On October 19th, EDR hosted a webinar to provide the industry with a first look at the nine key areas of changes to the environmental requirements under the new SBA SOP 50 10 5(J) that came out on October 13th. Our event drew more than 400 attendees, mainly 7(a) and 504 lenders from across the U.S. More questions came in than we were able to address during the live event, including many requests for the resources that presenter James Haberlen referenced in his presentation. Below are answers to all the questions submitted. Note that in several cases, EDR sought clarification directly from the SBA’s Environmental Committee to ensure accuracy for our viewers. Below the Q&A is a list of EDR’s resources designed to help you make a smooth transition over to the new requirements by the January 1, 2018 effective date.

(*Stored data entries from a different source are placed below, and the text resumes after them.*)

$ cat src/rtl/hazard_fwd_ctrl_pkg.sv
// -----------------------------------------------------------------------------
// hazard_fwd_ctrl_pkg
//   Shared types for the hazard / forwarding controller:
//     - state_t    : controller FSM states
//     - fwd_sel_t  : EX operand source encodings driven onto the operand muxes
//     - shadow_t   : per-stage shadow entry {valid, rd, reg_write, is_load}
//   Register indices are carried at a fixed width (RD_W) inside the package so
//   the shadow struct can be shared; the top zero-extends its REG_AW-wide
//   indices into this width.
// -----------------------------------------------------------------------------
package hazard_fwd_ctrl_pkg;

    // Widest register index the shared shadow struct can carry.
    localparam int RD_W = 8;

    typedef logic [RD_W-1:0] reg_idx_t;

    typedef enum logic [1:0] {
        RUN      = 2'b00,
        LU_STALL = 2'b01,
        FREEZE   = 2'b10
    } state_t;

    typedef enum logic [1:0] {
        FWD_RF    = 2'b00,
        FWD_EXMEM = 2'b01,
        FWD_MEMWB = 2'b10
    } fwd_sel_t;

    typedef struct packed {
        logic     valid;
        reg_idx_t rd;
        logic     reg_write;
        logic     is_load;
    } shadow_t;

    localparam shadow_t SHADOW_EMPTY = '0;

    // True when the stage entry will write register src.
    function automatic logic writes_reg(input shadow_t entry, input reg_idx_t src);
        return entry.valid && entry.reg_write && (entry.rd == src);
    endfunction

endpackage

$ cat src/rtl/hazard_fwd_ctrl_fwd_match.sv
// -----------------------------------------------------------------------------
// fwd_match
//   Forwarding source select for one EX operand.
//   Ports:
//     src       in  ID source register index (zero-extended)
//     src_used  in  the instruction actually reads src
//     ex_entry  in  shadow entry of the instruction now in EX
//     mem_entry in  shadow entry of the instruction now in MEM
//     sel       out operand source: FWD_RF / FWD_EXMEM / FWD_MEMWB
//   The younger producer (EX) wins over the older one (MEM); x0 is hardwired
//   zero and is never forwarded.
// -----------------------------------------------------------------------------
module fwd_match
    import hazard_fwd_ctrl_pkg::*;
(
    input  reg_idx_t src,
    input  logic     src_used,
    input  shadow_t  ex_entry,
    input  shadow_t  mem_entry,
    output fwd_sel_t sel
);

    // NOTE: every combinational output gets a default first so no path
    // through the block can infer a latch.
    always_comb begin
        sel = FWD_RF;
        if (src_used && (src != '0)) begin
            if (writes_reg(ex_entry, src)) begin
                sel = FWD_EXMEM;
            end else if (writes_reg(mem_entry, src)) begin
                sel = FWD_MEMWB;
            end
        end
    end

endmodule

$ cat src/rtl/hazard_fwd_ctrl.sv
// -----------------------------------------------------------------------------
// hazard_fwd_ctrl
//   Hazard detection and operand-forwarding control for a 5-stage pipeline.
//   Tracks shadow copies of the EX and MEM instructions, registers the EX
//   operand-mux selects at the ID->EX transition, inserts load-use bubbles,
//   handles branch flushes and whole-pipeline freezes on mem_busy, and flags
//   a freeze that lasts FREEZE_TIMEOUT cycles.
//   Ports:
//     clk, rst                 clock, synchronous active-high reset
//     id_valid                 ID holds a real instruction
//     id_rs1/id_rs2            ID source registers
//     id_rs1_used/id_rs2_used  source is actually read
//     id_rd, id_reg_write      ID destination and write enable
//     id_is_load, id_use_imm   ID is a load / operand B is the immediate
//     ex_flush                 taken branch/jump resolved in EX
//     mem_busy                 data memory not ready, freeze the pipeline
//     fwd_a_sel/fwd_b_sel      EX operand source (00 RF, 01 EX/MEM, 10 MEM/WB)
//     alu_b_sel                ALU operand B: 0 forwarded register, 1 immediate
//     stall                    hold PC and IF/ID
//     bubble                   load a NOP into ID/EX
//     err_timeout              sticky freeze-timeout flag
//   No datapath registers live here; the block only steers existing muxes.
// -----------------------------------------------------------------------------
module hazard_fwd_ctrl
    import hazard_fwd_ctrl_pkg::*;
#(
    parameter int REG_AW         = 5,   // must not exceed RD_W
    parameter int FREEZE_TIMEOUT = 255  // must be at least 1
) (
    input  logic              clk,
    input  logic              rst,
    input  logic              id_valid,
    input  logic [REG_AW-1:0] id_rs1,
    input  logic [REG_AW-1:0] id_rs2,
    input  logic              id_rs1_used,
    input  logic              id_rs2_used,
    input  logic [REG_AW-1:0] id_rd,
    input  logic              id_reg_write,
    input  logic              id_is_load,
    input  logic              id_use_imm,
    input  logic              ex_flush,
    input  logic              mem_busy,
    output logic [1:0]        fwd_a_sel,
    output logic [1:0]        fwd_b_sel,
    output logic              alu_b_sel,
    output logic              stall,
    output logic              bubble,
    output logic              err_timeout
);

    localparam int               CNT_W   = $clog2(FREEZE_TIMEOUT + 1);
    localparam logic [CNT_W-1:0] CNT_MAX = CNT_W'(FREEZE_TIMEOUT);

    state_t           state, state_nxt, resume_state, eff_state;
    shadow_t          ex_q, mem_q, id_entry;
    reg_idx_t         rs1_x, rs2_x, rd_x;
    fwd_sel_t         sel_a, sel_b;
    fwd_sel_t         fwd_a_q, fwd_b_q;
    logic             alu_b_q;
    logic             lu_hazard, lu_stall_req, load_bubble;
    logic [CNT_W-1:0] frz_cnt, frz_cnt_nxt;
    logic             err_q;

    // Zero-extend the ID indices into the package index width.
    always_comb begin
        rs1_x = '0;
        rs2_x = '0;
        rd_x  = '0;
        rs1_x[REG_AW-1:0] = id_rs1;
        rs2_x[REG_AW-1:0] = id_rs2;
        rd_x[REG_AW-1:0]  = id_rd;
    end

    always_comb begin
        id_entry           = SHADOW_EMPTY;
        id_entry.valid     = id_valid;
        id_entry.rd        = rd_x;
        id_entry.reg_write = id_reg_write;
        id_entry.is_load   = id_is_load;
    end

    fwd_match u_fwd_a (
        .src       (rs1_x),
        .src_used  (id_rs1_used),
        .ex_entry  (ex_q),
        .mem_entry (mem_q),
        .sel       (sel_a)
    );

    fwd_match u_fwd_b (
        .src       (rs2_x),
        .src_used  (id_rs2_used),
        .ex_entry  (ex_q),
        .mem_entry (mem_q),
        .sel       (sel_b)
    );

    // A load in EX cannot forward its data yet: the consumer must wait a cycle.
    assign lu_hazard = id_valid && ex_q.valid && ex_q.is_load &&
                       ((id_rs1_used && (rs1_x != '0) && (rs1_x == ex_q.rd)) ||
                        (id_rs2_used && (rs2_x != '0) && (rs2_x == ex_q.rd)));

    // The first unfrozen cycle after a freeze behaves as the state that was
    // interrupted, so a pending load-use stall still completes.
    assign eff_state = (state == FREEZE) ? resume_state : state;

    // Flush wins over load-use: the dependent instruction is on the wrong path.
    assign lu_stall_req = (eff_state == RUN) && lu_hazard && !ex_flush;
    assign load_bubble  = ex_flush || lu_stall_req;

    // ---------------- FSM: state register ----------------
    // NOTE: sequential state uses non-blocking assignments so every register
    // samples the pre-edge values regardless of statement order.
    always_ff @(posedge clk) begin
        if (rst) begin
            state        <= RUN;
            resume_state <= RUN;
        end else begin
            state <= state_nxt;
            if (mem_busy && (state != FREEZE)) begin
                resume_state <= state;
            end
        end
    end

    // ---------------- FSM: next-state logic ----------------
    always_comb begin
        state_nxt = RUN;
        if (mem_busy) begin
            state_nxt = FREEZE;
        end else begin
            case (eff_state)
                RUN:     state_nxt = lu_stall_req ? LU_STALL : RUN;
                default: state_nxt = RUN;
            endcase
        end
    end

    // ---------------- FSM: outputs ----------------
    // rst overrides freeze, flush and any stall in progress.
    always_comb begin
        stall  = 1'b0;
        bubble = 1'b0;
        if (!rst) begin
            if (mem_busy) begin
                stall = 1'b1;
            end else if (ex_flush) begin
                bubble = 1'b1;
            end else if (lu_stall_req) begin
                stall  = 1'b1;
                bubble = 1'b1;
            end
        end
    end

    // ---------------- shadow pipeline, selects, freeze watchdog ----------------
    assign frz_cnt_nxt = (frz_cnt == CNT_MAX) ? frz_cnt : frz_cnt + CNT_W'(1);

    // NOTE: all control registers are reset; the shadow valid bits in
    // particular must start clear or stale entries would cause false forwards.
    always_ff @(posedge clk) begin
        if (rst) begin
            ex_q    <= SHADOW_EMPTY;
            mem_q   <= SHADOW_EMPTY;
            fwd_a_q <= FWD_RF;
            fwd_b_q <= FWD_RF;
            alu_b_q <= 1'b0;
            frz_cnt <= '0;
            err_q   <= 1'b0;
        end else if (mem_busy) begin
            // Frozen: shadows and selects hold, only the watchdog moves.
            frz_cnt <= frz_cnt_nxt;
            if (frz_cnt_nxt == CNT_MAX) begin
                err_q <= 1'b1;
            end
        end else begin
            frz_cnt <= '0;
            mem_q   <= ex_q;
            if (load_bubble) begin
                ex_q    <= SHADOW_EMPTY;
                fwd_a_q <= FWD_RF;
                fwd_b_q <= FWD_RF;
                alu_b_q <= 1'b0;
            end else begin
                ex_q    <= id_entry;
                fwd_a_q <= sel_a;
                fwd_b_q <= sel_b;
                alu_b_q <= id_use_imm;
            end
        end
    end

    assign fwd_a_sel   = fwd_a_q;
    assign fwd_b_sel   = fwd_b_q;
    assign alu_b_sel   = alu_b_q;
    assign err_timeout = err_q;

endmodule

$ cat config.mk
export PLATFORM = sky130hd
export DESIGN_NAME = hazard_fwd_ctrl
export DESIGN_NICKNAME = d
export VERILOG_FILES = /design/src/rtl/hazard_fwd_ctrl_pkg.sv /design/src/rtl/hazard_fwd_ctrl_fwd_match.sv /design/src/rtl/hazard_fwd_ctrl.sv
export SDC_FILE = /design/constraint.sdc
export NUM_CORES = 1
export LEC_CHECK = 0
export ABC_AREA = 1
export CORE_MARGIN = 2
export CORE_UTILIZATION = 29
export DETAILED_ROUTE_END_ITERATION = 8
export PLACE_DENSITY = 0.54
export REMOVE_ABC_BUFFERS = 1
export SLEW_MARGIN = 20
export SYNTH_ARGS = -nofsm -noshare
export SYNTH_HDL_FRONTEND = slang
export SYNTH_SLANG_ARGS = --single-unit
$ cat constraint.sdc
create_clock -name clk -period 1.94 [get_ports clk]
set_clock_uncertainty 0.05 [all_clocks]
set_input_delay 0.291 -clock clk [delete_from_list [all_inputs] [get_ports clk]]
set_output_delay 0.291 -clock clk [all_outputs]
set_load 0.02 [all_outputs]
# After elaboration in Yosys (flattened, before gate mapping)
# Cells that the tools add are included.
# classes
addsub,1
n_eq_ne,10
mux,22
bitwise,2
n_reduce_logical,25
# ops
operator,count
8-bit by 5-bit equality test with 1-bit output,4
2-bit two-way mux,10
5-bit by 8-bit equality test with 1-bit output,2
8-bit equality test (second input constant),2
1-bit logical AND,16
8-bit nonzero test,2
11-bit two-way mux,1
1-bit two-way mux,10
8-bit by 1-bit adder with 8-bit output (second input constant),1
8-bit two-way mux,1
3-bit OR reduction,1
2-bit equality test (second input constant),1
2-bit logical NOT,1
1-bit logical OR,2
2-bit inequality test (second input constant),1
1-bit NOT,2
2-bit AND reduction,1
2-bit OR reduction,1
1-bit logical NOT,1
# word_totals
ff_bits,39
out_inout_bits,8
word_cells,75

# Logic depth before layout (Yosys ltp)
# logic_depth
ltp_word,11
ltp_mapped,10
depth_no_buf,10

# Cells and area by module
# Synthesis repeated with hierarchy kept, for this count alone.
# hier_totals
hier_cells,417
hier_area_um2,2443.6
# by_module_without_submodules
module,instances,cells_per_inst,area_each_um2,seq_area_each_um2
hazard_fwd_ctrl,1,257,1778.0,680.7
fwd_match,2,80,332.8,0.0

# Worst setup path after synthesis
# No wires, ideal clock.
# synth_timing
kind,reg2out
from,register ex_q[5] in the netlist's numbering
to,output stall
arrival_time_ns,1.396
t_required_ns,1.599
setup_slack_ns,0.203
stages_incl_launch_ff,8
cell_sequence,dfxtp_1 > xnor2_1 > nand3_1 > nor2_1 > nand2_1 > nand2_1 > nand3_1 > o21ai_0
# synth_via
elab_chain_cells,10
word_cells_on_any_way,12
cone_classes,eq/ne (2); mux (4); reduce/logical (6)
# synth_lines
item,line,rtl
start: declaration,hazard_fwd_ctrl.sv:55,"shadow_t ex_q, mem_q, id_entry;"
start signal: assignment,hazard_fwd_ctrl.sv:185,ex_q <= id_entry;
5-bit by 8-bit equality test with 1-bit output (on tied branches),"hazard_fwd_ctrl.sv:100, hazard_fwd_ctrl.sv:101",
1-bit logical AND (on tied branches),"hazard_fwd_ctrl.sv:100, hazard_fwd_ctrl.sv:101",
1-bit logical OR (*),hazard_fwd_ctrl.sv:100,((id_rs1_used && (rs1_x != '0) && (rs1_x == ex_q.rd)) ||
1-bit logical AND (*),hazard_fwd_ctrl.sv:99,assign lu_hazard = id_valid && ex_q.valid && ex_q.is_load &&
1-bit logical AND (*) (2 in series),hazard_fwd_ctrl.sv:108,assign lu_stall_req = (eff_state == RUN) && lu_hazard && !ex_flush;
1-bit two-way mux (*),hazard_fwd_ctrl.sv:149,end else if (lu_stall_req) begin
1-bit two-way mux (*),hazard_fwd_ctrl.sv:147,end else if (ex_flush) begin
1-bit two-way mux (*),hazard_fwd_ctrl.sv:145,if (mem_busy) begin
1-bit two-way mux (*),hazard_fwd_ctrl.sv:144,if (!rst) begin
end: declaration,hazard_fwd_ctrl.sv:46,"output logic stall,"
# Every way passes the cells marked *; elsewhere a longest branch is shown, timed or not.

# Worst setup path in the final report
# layout_timing
from,register ex_q[2] in the netlist's numbering
to,output stall
# Same word-level chain as after synthesis.

==> Implementation_results.wiki <==
{| class="wikitable"
! Metric !! Value
|-
| Status || completed
|-
| Number of rows created at floorplan || 28
|-
| Most area-hungry cell type in the Yosys netlist || dfxtp_1
|-
| Async set-or-reset flop fraction in the synthesized netlist || 0%
|-
| Post-synth top area share || roughly 37%
|-
| Final critical-path share of the clock period || a little over nine tenths
|-
| Antenna violations before repair || 0
|-
| CTS tree || done
|-
| Area added between synthesis and finish || 42.3%
|-
| Fraction of the mapped netlist area in simple logic gates || 39.7%
|-
| Total number of nets in the final design || 344
|-
| Post-layout power || around 1400 µW
|-
| Total power density per cell area || roughly 570 nW/µm²
|-
| Critical register-to-register path endpoint || err_timeout
|-
| Compound-gate portion of the synthesized area || 9.21%
|-
| Reg clk slew, reported paths || roughly 0.06 ns
|-
| Average wire per standard cell || 11.3 µm
|-
| Post-synthesis adder-cell area fraction || less than 1%
|-
| Final core area utilization || roughly 42%
|-
| DRC violation total after the first TritonRoute iteration || a little over 60
|-
| Top cells by area, synth || dfxtp_1 (37%), nand2_1 (18%), nand3_1 (5.7%)
|-
| Transition at the pin with the smallest max-transition slack || roughly 0.23 ns
|-
| Number of failing hold endpoints at the final stage || 0
|-
| Count of antenna diodes in the layout || 0
|-
| Layout cells sized above 1 || around a fifth
|-
| Global route overflow || 0
|-
| Depth of the worst register-to-register path || 9
|-
| Final Max Slew Viols || 0
|-
| Highest achievable clock rate || ~530 MHz
|-
| Crit path max-delay family || simple AND/OR/NAND/NOR gates
|-
| Clock buffers created by TritonCTS || 5
|-
| Cell count after synthesis || around 260
|-
| Initial standard-cell utilization of the core || between 20 and 30%
|-
| Buffers from clock root to sink, at most || 2
|-
| Synth top cells by count || nand2_1 (86), dfxtp_1 (33), inv_1 (22), nor2_1 (22), nand3_1 (20)
|-
| Ordered list of cells on the worst path || xnor2_2 > nand3_2 > nor2_1 > nand2_1 > nand2_2 > nand3_2 > o21ai_1 > buf_4
|-
| Cts-stage hold buffer count || 0
|-
| Fraction of synthesized area in multiplexers || 0%
|-
| Portion of the post-synthesis area used by sequential elements || 37.4%
|-
| Die footprint || 6730 µm²
|-
| Number of inserted filler cells in the final layout || 625
|-
| Total of endpoints with negative setup slack in the final report || 0
|-
| Final-layout worst hold slack || 0.399 ns
|-
| Clock group share of total power || a little over a third
|-
| Delay contributed by the slowest stage of the critical path || between 0.3 and 0.4 ns
|-
| Critical path launch point type || flop
|-
| Unrepaired setup endpoints after global routing || true
|-
| Overall Global Routing Usage || 14.0%
|-
| Critical Path Sink || stall
|-
| Routability Congestion || between 0.8 and 0.9
|-
| Die width || a little over 80 µm
|-
| Critical path type || flop to output port
|-
| Placed wire-length estimate || 3350 µm
|-
| Vias in the first global route || 1626
|-
| Number of maximum-capacitance violations || 0
|-
| Clk sinks || 33
|-
| Cell count along the critical path || 8
|-
| Global-route wire length before repair || 7130 µm
|-
| Cell with the largest stage delay on the worst path || dfxtp_4
|-
| Pin count of the biggest net entering global routing || 19
|-
| Net switching fraction of the power || between 20% and 30%
|-
| Post-synthesis sequential element count || 33
|-
| Number of warnings issued by yosys || 0
|-
| Area share of xor/xnor cells in the synthesized design || 5.95%
|-
| Average cell area after synthesis || between 6 and 7 µm²
|-
| Total vias in the final route || around 1800
|-
| CP arrival || roughly 1.5 ns
|-
| Most common flop cell mapped by yosys || dfxtp_1
|-
| Switching power || around 350 µW
|-
| Part of the power in registers || about half
|-
| Final wirelength || around 4400 µm
|-
| Min Clock Period, post-route || between 1.5 and 2 ns
|-
| Number of placed I/O pins || 33
|-
| Worst R2R Start || frz_cnt[0]
|-
| Count of different cell masters after synthesis || 26
|-
| Largest family of logic cells by synthesized area || simple AND/OR/NAND/NOR gates
|-
| Worst hold-check path type || flop to flop
|-
| Remaining routing DRC violations || 0
|-
| Number of synthesized flops with an enable pin || 0
|-
| Slew HR || between 80 and 90%
|-
| Flop2flop setup slack || around 0.25 ns
|-
| Placeable core area || roughly 5900 µm²
|-
| Biggest fanout along the worst timing path || 3
|-
| Clock latency of the later-clocked register in the worst-skew pair || approximately 0.29 ns
|-
| Largest voltage drop on the vdd net || 0.344 mV
|-
| Crit path top cell by count || nand3_2
|-
| Required @ worst endpoint || approximately 1.6 ns
|-
| Floorplan die height || between 80 and 90 µm
|-
| TritonRoute pass-1 iters || 4
|-
| Setup crit start || ex_q[2]
|-
| Summed instance area of the synthesized netlist || around 1800 µm²
|-
| Antenna-violating nets left || 0
|-
| Most used standard cell by instance count after synthesis || nand2_1
|-
| IO buf count || 32
|-
| Int Pwr || 1080 µW
|-
| Clock root cell || clkbuf_8
|-
| Leakage || 0.00109 µW
|-
| Kind of end point of the critical path || output port
|-
| Number of H-tree levels || 2
|-
| Number of vias per cell after detailed routing || around 4.5
|-
| Share of total power in combinational logic || 14.5%
|-
| Buf+Inv Stages, Crit Path || 1
|}
[cell usage in the layout, fill, tap and decap left out, drive strengths merged]
master | Yosys | layout
dfxtp | 33 | 33
inv | 22 | 22
clkbuf | 0 | 7
nor2 | 26 | 26
ha | 1 | 1
a22o | 3 | 3
dlygate4sd2 | 0 | 10
xor2 | 3 | 3
o21bai | 3 | 3
nor3 | 5 | 5
nand3 | 20 | 20
nand2 | 90 | 90
xnor2 | 9 | 9
nand4 | 4 | 4
buf | 6 | 30
o22ai | 4 | 4
o21ai | 6 | 6
or2 | 2 | 2
nand3b | 9 | 9
a21oi | 11 | 11
clkdlybuf4s50 | 0 | 20
[routing by layer]
layer	routed length, µm	vias up	GRT usage, %
met5	0	-	0
met2	2130	33	24.0
met3	201	8	3.52
met4	84	0	6.67
met1	2010	772	16.3
li1	-	951	-
[power groups by stage]
stage	combinational (µW)	sequential (µW)	clock [µW]
2_1_floorplan	78.0	717	0
3_3_place_gp	200	720	0
3_5_place_dp	202	719	0
4_1_cts	197	704	541
5_1_grt	227	704	571
6_report	208	702	523
[flip-flops by register name (all words and copies together) (netlist names)]
name / count
fwd_b_sel: 2
frz_cnt: 8
ex_q: 8
mem_q: 7
err_timeout: 1
state: 2
fwd_a_sel: 2
resume_state: 2
alu_b_sel: 1
[tightest hold or removal path: cells and delay by family (launching register included)]
kind,cells,cell delay (ns)
AND/OR/NAND/NOR,2,0.10
flip-flops,1,0.31
[metrics by stage]
step,setup TNS (ns),setup slack [ns],std cells,area [µm²]
3_5_place_dp,-1.61,-0.696,386,2350
6_report,0,0.0669,393,2510
2_1_floorplan,0,0.192,251,1720
4_1_cts,0,0.00516,393,2440
3_3_place_gp,-1.32,-0.689,386,2350
5_1_grt,-0.0558,-0.0298,393,2510
[logic make-up after synthesis]
family                     count (synthesis)
buffers and inverters                     28
xor gates and xnor gates                  12
AOI/OAI and AO/OA                         27
DFF                                       33
and+or+nand+nor                          156
adders and majority gates                  1
[worst min-delay path by stage]
stage                       startpoint           end  cells after the start
after global routing      fwd_a_sel[1]  fwd_a_sel[1]                      2
after global placement    fwd_b_sel[1]  fwd_b_sel[1]                      2
after CTS                 fwd_a_sel[1]  fwd_a_sel[1]                      2
after detailed placement  fwd_a_sel[1]  fwd_a_sel[1]                      2
final                     fwd_a_sel[1]  fwd_a_sel[1]                      2
after floorplan                    rst   err_timeout                      1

Question: The scope of the Records Search with Risk Assessment can include file review if recommended. What if the file review resolves the issue and is integrated in the RSRA review?
ANSWER (provided by the SBA’s Environmental Committee): “If a file review contributes to a low risk finding, that would be OK.”
Question: The SBA’s SOP 50 10 5 says that if a Transaction Screen comes back with recommendations that a Phase I should be done. Is there a way to bypass that as it is likely the Phase I will also come back with the same recommendations?
ANSWER (provided by the SBA’s Environmental Committee): “No. However, a lender or CDC could seek an exception to policy from the SBA Environmental Committee. Lenders should use caution when starting with a Transaction Screen when it isn’t required under the SOP, as a lender runs the risk of having to pay for a TSA and Phase I.”
Question: Does the SBA still require closure of an environmental condition (no further action designation from the state authority) prior to loan closure?
ANSWER (provided by the SBA’s Environmental Committee): “An NFA letter is one of many mitigating factors that may allow for disbursement in the presence of contamination. Not all mitigating factors require an NFA letter.”
Question: What does the EP/consultant have to do for the National Register of Historic Places designation? Does the RSRA have to contain a declarative statement as to whether the site is a historic place?
ANSWER (provided by the SBA’s Environmental Committee): “They are unrelated. That said, it might be helpful to lenders, CDCs and SBA if information about a property’s listing on the National Register of Historic Places is included in an appraisal or is shared with the client, however we don’t see the necessity of including this information in an environmental assessment. We note that this is more of an SBA loan eligibility issue, and a property’s listing on the national register is something that might be something that would be helpful for a lender or CDC to know about early on. Again, this is not an environmental issue, but rather an eligibility issue.”
Question: So what is the earliest trigger date for the one-year shelf-life for a Phase I ESA report? Is it the beginning of the work to research the Phase I, or is it the ‘final date’ placed on the Phase I report? ASTM E1527-13 states that: ‘A Phase I for which the information was collected or updated within one year prior to the date of acquisition of the property may be used provided’ that certain parts are updated. That suggests that the beginning of the Phase I is the trigger, not the date on the report.
ANSWER (provided by the SBA’s Environmental Committee): “See the definition of Phase I ESA in SOP 50 10 5 (J), Appendix 2. Specifically, the SOP states “…if it was performed within one year of the date upon which it was submitted to a SBA loan processing center…” We interpret “performed” to mean “completed.” We will clarify this in the next version of the SOP.”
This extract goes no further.